» **EXERCISE DATA**:

[Start of Attachment]

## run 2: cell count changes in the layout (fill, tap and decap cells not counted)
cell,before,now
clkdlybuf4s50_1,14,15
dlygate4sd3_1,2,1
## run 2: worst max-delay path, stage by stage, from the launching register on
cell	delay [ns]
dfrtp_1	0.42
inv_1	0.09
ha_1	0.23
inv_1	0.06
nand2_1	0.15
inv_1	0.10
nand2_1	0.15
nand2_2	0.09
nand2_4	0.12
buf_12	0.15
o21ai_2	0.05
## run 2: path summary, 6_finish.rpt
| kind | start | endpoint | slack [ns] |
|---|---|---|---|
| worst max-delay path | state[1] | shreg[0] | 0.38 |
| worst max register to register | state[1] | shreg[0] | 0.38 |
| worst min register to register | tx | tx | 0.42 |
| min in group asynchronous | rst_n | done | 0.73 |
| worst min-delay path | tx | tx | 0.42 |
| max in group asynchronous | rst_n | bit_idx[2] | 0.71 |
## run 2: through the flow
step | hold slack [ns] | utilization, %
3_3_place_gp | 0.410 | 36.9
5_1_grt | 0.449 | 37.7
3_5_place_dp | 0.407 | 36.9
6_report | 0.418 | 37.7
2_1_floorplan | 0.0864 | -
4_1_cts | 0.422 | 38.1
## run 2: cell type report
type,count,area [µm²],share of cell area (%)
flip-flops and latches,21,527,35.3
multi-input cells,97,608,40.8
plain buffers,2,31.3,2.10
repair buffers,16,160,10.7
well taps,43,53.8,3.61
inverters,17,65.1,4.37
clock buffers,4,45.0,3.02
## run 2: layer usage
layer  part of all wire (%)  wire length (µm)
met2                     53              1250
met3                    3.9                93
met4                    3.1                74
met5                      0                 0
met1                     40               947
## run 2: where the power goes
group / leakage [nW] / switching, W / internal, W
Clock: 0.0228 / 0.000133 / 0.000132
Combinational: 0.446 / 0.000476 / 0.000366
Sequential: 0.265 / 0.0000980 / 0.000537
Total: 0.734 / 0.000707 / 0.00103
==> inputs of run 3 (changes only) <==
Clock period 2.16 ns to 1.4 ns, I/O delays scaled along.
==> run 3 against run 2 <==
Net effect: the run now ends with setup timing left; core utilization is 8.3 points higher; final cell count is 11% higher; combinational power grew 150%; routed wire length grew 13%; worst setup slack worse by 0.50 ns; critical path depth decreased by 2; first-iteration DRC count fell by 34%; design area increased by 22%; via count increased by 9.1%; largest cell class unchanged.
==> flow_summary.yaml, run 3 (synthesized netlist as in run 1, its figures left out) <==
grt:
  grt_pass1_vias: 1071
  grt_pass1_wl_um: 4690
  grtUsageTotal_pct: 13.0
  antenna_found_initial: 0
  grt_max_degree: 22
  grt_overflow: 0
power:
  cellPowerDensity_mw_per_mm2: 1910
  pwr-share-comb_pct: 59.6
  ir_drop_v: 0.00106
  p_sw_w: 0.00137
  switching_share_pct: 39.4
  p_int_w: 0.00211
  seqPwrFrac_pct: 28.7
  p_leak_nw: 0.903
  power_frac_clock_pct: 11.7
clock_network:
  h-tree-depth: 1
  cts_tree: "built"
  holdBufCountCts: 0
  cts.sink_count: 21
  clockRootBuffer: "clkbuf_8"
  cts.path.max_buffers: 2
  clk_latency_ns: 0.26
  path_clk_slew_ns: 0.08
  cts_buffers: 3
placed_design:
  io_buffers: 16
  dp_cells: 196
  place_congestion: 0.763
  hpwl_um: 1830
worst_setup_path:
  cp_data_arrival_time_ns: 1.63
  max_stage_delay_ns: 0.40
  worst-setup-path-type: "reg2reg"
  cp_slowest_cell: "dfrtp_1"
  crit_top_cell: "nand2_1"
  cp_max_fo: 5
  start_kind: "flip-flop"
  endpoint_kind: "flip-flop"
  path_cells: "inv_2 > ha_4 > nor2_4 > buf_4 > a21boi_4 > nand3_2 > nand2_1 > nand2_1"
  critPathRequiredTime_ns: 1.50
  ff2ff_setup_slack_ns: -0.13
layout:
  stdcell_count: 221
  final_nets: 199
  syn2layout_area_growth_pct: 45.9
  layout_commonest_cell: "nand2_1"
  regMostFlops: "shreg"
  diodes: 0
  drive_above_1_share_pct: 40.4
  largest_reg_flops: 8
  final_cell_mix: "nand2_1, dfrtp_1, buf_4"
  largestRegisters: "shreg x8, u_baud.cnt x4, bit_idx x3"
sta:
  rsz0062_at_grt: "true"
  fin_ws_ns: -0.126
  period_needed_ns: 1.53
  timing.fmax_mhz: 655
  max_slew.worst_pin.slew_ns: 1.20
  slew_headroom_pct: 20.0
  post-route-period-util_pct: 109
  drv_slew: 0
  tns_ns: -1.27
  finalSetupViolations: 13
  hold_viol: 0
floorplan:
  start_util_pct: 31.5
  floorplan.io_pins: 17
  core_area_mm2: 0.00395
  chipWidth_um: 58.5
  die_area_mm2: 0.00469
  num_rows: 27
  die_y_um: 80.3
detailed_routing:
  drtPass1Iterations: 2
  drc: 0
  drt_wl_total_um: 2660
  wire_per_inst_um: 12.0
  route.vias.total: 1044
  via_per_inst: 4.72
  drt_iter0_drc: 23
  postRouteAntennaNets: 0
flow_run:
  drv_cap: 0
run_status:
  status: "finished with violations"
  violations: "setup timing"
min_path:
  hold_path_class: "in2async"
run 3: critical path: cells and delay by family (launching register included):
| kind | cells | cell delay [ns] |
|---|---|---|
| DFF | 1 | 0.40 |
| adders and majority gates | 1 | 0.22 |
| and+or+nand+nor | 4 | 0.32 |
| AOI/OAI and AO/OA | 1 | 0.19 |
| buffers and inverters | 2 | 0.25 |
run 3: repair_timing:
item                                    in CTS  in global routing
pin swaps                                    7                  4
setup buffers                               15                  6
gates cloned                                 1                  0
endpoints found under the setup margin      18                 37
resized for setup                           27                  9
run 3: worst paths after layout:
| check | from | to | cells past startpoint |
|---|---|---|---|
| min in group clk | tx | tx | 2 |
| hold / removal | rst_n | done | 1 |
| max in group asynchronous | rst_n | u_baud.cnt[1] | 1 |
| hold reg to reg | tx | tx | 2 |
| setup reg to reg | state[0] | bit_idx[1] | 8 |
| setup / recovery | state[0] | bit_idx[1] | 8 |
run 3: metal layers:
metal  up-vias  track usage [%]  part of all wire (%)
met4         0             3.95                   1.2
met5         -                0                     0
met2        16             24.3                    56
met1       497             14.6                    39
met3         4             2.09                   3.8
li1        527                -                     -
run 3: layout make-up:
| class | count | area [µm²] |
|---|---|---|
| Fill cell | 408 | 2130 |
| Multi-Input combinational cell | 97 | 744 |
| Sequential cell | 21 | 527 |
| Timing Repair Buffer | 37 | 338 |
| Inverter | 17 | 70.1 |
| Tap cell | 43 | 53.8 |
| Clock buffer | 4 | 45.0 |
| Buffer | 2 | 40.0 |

[End of Attachment]

» **WHAT TO DO**:
In the records above, how many lines contain the word "asynchronous"? Give the number alone.

» **EXERCISE RESPONSE**:
3